Mr Leshun Xu
PhD, MSc and BSc in Applied Mathematics (Jilin University)
Leshun Xu joined the Statistics Department as a PhD student in 2013. To keep pace with the new era of information and big data, he extended his interest into statistics and started his second PhD at UoA, the birth place of R language.
Before he took part in the fantastic research group here, he gained research experience and teaching experience from three universities, Jilin University, Nanjing Normal University and Northwest A & F University. He also harvested two years’ experience, from 2001 to 2003, as a software engineer in Dalian Hi-Think Corporation.
Currently, besides doing PhD research, he works as a tutor at the Department for undergraduate students who are studying Stats 10x (Introduction of Statistics), Stats 125 (Probability and Its Applications), Stats 20x (Data Analysis) and Stats 330 (Advanced Statistical Modelling).
Professor Alan Lee (Principal Supervisor)
Professor Chris Wild (Associate Supervisor)
Professor Thomas Lumley (Associate Supervisor)
Emeritus Professor Alastair Scott
Research | Current
Leshun’s research topic is “Asymptotics for Survey Data Based on Spatial Processes”, which is supported by the Marsden Foundation.

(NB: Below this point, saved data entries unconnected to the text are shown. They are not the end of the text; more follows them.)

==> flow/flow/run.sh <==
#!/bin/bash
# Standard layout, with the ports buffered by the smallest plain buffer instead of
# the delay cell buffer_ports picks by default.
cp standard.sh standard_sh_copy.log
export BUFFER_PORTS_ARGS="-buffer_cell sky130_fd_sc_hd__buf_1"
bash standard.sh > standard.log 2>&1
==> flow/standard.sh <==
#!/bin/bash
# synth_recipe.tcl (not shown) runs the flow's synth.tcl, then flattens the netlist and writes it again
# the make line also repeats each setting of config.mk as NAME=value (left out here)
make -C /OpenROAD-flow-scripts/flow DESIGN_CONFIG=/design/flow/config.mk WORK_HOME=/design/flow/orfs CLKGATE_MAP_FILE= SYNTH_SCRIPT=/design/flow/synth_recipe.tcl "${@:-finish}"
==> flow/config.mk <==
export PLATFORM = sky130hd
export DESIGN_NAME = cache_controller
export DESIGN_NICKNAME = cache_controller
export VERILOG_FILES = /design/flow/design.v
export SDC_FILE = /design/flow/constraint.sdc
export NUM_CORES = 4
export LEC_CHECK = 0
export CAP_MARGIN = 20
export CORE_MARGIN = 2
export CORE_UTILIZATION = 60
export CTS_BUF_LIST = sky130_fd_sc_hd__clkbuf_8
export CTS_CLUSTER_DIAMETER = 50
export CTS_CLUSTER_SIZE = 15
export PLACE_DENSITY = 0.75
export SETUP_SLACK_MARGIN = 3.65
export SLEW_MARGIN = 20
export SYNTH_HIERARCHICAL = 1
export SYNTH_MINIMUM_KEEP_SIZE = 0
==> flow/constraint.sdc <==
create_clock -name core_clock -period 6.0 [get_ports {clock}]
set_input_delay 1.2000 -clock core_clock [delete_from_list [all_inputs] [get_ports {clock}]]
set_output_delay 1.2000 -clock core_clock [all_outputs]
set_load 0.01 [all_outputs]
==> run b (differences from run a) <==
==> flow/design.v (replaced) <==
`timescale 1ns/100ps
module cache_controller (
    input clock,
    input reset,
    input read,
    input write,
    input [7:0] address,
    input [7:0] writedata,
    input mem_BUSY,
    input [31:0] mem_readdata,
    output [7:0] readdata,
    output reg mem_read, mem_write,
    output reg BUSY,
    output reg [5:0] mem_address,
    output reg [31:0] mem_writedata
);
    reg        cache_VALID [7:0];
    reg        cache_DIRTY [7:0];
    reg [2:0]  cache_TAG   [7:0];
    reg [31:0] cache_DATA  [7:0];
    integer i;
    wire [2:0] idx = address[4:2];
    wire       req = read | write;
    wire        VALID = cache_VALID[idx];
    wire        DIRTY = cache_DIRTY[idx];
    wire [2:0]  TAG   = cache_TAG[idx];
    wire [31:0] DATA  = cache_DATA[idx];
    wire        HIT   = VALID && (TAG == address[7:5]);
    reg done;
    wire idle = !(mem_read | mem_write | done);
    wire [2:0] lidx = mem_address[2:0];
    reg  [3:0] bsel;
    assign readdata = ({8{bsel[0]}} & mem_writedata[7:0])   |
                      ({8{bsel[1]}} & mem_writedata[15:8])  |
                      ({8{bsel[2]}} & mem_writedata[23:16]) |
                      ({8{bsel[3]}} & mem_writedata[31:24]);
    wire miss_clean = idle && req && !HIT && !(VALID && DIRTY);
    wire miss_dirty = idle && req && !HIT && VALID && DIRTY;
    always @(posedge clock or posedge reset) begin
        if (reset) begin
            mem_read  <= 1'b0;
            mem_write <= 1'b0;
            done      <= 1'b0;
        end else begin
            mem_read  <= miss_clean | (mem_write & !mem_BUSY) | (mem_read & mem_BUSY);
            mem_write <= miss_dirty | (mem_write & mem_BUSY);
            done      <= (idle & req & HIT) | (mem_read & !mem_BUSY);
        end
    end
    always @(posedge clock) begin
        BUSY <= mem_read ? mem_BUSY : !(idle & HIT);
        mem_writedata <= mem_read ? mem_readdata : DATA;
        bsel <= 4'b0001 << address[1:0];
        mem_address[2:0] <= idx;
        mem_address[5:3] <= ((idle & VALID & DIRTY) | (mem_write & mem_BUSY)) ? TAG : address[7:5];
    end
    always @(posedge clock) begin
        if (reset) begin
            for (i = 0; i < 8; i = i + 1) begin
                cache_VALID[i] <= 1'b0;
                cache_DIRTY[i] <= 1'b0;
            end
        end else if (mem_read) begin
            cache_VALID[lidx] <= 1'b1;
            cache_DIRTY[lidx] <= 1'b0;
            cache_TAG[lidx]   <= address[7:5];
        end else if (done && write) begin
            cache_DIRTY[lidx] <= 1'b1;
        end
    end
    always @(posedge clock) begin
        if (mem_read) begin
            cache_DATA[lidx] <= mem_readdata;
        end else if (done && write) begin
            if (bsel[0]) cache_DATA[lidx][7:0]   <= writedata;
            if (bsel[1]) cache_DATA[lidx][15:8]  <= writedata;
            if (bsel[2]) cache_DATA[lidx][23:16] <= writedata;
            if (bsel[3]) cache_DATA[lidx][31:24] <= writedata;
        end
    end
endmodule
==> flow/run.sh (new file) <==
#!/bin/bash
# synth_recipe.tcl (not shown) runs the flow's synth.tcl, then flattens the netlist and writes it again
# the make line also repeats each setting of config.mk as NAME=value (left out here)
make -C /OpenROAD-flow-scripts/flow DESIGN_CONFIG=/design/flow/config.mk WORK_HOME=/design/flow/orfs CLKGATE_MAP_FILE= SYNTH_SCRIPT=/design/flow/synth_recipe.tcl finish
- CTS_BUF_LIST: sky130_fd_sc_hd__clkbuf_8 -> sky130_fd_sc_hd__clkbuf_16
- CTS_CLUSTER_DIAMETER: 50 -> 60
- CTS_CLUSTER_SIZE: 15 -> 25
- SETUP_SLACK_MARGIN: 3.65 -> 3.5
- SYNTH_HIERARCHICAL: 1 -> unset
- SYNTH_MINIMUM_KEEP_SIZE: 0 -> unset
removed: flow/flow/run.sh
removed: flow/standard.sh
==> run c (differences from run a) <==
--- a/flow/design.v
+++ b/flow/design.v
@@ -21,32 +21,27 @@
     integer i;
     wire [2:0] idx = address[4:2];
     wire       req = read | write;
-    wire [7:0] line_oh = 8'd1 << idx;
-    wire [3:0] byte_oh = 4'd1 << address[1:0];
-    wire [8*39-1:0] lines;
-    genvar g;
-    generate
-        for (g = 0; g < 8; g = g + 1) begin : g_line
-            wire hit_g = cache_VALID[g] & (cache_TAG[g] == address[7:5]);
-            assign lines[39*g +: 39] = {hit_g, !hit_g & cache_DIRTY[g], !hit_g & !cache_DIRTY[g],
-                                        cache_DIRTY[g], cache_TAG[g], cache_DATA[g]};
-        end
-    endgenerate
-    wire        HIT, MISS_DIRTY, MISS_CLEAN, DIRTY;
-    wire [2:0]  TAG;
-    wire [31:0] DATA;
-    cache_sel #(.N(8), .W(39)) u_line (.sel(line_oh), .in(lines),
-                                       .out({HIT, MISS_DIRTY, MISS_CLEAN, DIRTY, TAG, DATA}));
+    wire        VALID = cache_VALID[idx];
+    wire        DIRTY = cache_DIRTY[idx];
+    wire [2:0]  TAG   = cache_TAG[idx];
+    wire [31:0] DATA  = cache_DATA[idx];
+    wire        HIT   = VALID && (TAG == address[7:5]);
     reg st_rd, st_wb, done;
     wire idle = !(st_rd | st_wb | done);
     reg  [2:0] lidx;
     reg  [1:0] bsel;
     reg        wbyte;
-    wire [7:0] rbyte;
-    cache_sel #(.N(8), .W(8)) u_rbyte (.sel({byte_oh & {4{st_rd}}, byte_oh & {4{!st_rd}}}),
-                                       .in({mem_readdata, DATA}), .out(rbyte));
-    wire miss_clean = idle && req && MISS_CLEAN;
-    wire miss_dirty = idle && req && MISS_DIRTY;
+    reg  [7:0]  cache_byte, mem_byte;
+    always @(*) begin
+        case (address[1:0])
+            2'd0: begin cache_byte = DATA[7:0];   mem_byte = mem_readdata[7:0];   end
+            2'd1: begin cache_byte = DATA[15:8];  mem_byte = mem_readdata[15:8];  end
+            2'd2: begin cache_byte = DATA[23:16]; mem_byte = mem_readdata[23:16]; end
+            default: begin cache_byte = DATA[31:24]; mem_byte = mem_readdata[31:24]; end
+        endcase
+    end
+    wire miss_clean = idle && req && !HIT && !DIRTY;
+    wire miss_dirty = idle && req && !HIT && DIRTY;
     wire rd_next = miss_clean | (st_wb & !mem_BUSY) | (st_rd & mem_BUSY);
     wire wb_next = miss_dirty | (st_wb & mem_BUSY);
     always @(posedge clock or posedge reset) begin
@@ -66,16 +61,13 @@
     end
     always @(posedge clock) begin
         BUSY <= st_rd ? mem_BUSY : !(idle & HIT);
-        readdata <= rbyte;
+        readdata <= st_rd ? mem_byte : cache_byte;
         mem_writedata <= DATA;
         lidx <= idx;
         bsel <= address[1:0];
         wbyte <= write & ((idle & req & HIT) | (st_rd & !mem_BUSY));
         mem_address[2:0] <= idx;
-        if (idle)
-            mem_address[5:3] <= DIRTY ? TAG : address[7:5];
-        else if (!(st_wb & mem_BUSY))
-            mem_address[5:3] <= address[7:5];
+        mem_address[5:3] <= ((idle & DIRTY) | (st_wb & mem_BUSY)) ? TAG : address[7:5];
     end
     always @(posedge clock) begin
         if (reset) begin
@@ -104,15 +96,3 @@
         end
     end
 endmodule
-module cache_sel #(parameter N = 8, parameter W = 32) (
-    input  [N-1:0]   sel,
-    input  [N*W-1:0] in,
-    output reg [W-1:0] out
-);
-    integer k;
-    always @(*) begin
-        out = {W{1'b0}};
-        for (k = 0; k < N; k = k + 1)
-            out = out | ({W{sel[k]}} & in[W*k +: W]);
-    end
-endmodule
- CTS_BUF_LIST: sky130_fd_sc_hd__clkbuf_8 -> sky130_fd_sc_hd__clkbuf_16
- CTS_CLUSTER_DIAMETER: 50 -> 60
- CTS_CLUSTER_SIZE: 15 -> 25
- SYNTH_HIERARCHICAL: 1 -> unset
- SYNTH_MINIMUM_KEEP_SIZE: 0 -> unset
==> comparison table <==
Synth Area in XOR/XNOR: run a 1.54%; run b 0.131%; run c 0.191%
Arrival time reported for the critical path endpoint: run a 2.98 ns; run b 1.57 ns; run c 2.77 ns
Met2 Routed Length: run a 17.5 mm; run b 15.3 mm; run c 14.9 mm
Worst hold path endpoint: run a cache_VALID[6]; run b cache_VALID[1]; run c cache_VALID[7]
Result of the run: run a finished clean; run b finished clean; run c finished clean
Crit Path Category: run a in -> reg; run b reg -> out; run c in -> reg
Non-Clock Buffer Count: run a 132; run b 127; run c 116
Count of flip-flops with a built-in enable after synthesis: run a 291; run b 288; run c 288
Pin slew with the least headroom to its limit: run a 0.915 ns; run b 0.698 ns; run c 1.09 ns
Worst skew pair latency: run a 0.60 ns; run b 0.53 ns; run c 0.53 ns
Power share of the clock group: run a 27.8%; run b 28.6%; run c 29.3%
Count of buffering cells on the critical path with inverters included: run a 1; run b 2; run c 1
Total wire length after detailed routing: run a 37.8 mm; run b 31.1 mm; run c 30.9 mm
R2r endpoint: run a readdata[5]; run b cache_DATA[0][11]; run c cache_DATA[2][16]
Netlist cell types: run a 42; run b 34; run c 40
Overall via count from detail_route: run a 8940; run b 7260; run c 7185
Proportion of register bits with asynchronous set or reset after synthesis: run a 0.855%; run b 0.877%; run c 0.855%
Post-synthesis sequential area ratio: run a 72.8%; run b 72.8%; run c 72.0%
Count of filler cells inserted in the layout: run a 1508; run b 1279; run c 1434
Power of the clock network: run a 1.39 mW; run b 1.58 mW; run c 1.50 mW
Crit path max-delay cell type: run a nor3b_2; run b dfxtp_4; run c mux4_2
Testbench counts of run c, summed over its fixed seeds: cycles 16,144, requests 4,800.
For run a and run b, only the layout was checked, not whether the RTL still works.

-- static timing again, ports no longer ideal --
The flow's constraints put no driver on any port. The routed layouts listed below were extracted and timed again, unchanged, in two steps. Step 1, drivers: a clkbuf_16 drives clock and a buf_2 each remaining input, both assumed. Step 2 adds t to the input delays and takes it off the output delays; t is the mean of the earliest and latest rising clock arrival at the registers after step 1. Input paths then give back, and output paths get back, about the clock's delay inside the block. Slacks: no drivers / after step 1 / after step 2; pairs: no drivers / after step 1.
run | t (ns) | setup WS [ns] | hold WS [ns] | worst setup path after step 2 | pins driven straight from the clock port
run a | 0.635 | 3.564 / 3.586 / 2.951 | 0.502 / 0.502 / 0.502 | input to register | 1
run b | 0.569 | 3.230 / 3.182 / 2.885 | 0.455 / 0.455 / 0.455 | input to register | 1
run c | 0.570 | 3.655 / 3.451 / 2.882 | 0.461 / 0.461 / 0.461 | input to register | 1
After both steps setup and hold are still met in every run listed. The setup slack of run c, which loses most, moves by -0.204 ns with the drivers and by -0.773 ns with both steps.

In this research, we will prove some central limit theorems for survey data, where the model-based sample frame is from a superpopulation generated by a random field. In order to obtain a central limit theorem, strong mixing conditions on the fields will be combined with conditions on the sampling, e.g. conditions on stratified or clustered samples. As a further consideration on empirical processes, this result could be extended to a new Donsker’s theorem.
Our results will contribute to some real-world problems, e.g. in some surveys, we can divide the field into smaller districts as clusters. We then sample clusters at random, and again, randomly select sample points within the selected clusters. The correlation of sample points within one cluster can be described by mixing coefficients, which is related to the size of the cluster. In addition, it would be reasonable to take the correlations between clusters into consideration. Both correlations can be taken into account in our results. Practically, our results can be applied to household surveys, labour force surveys, marketing surveys and so on.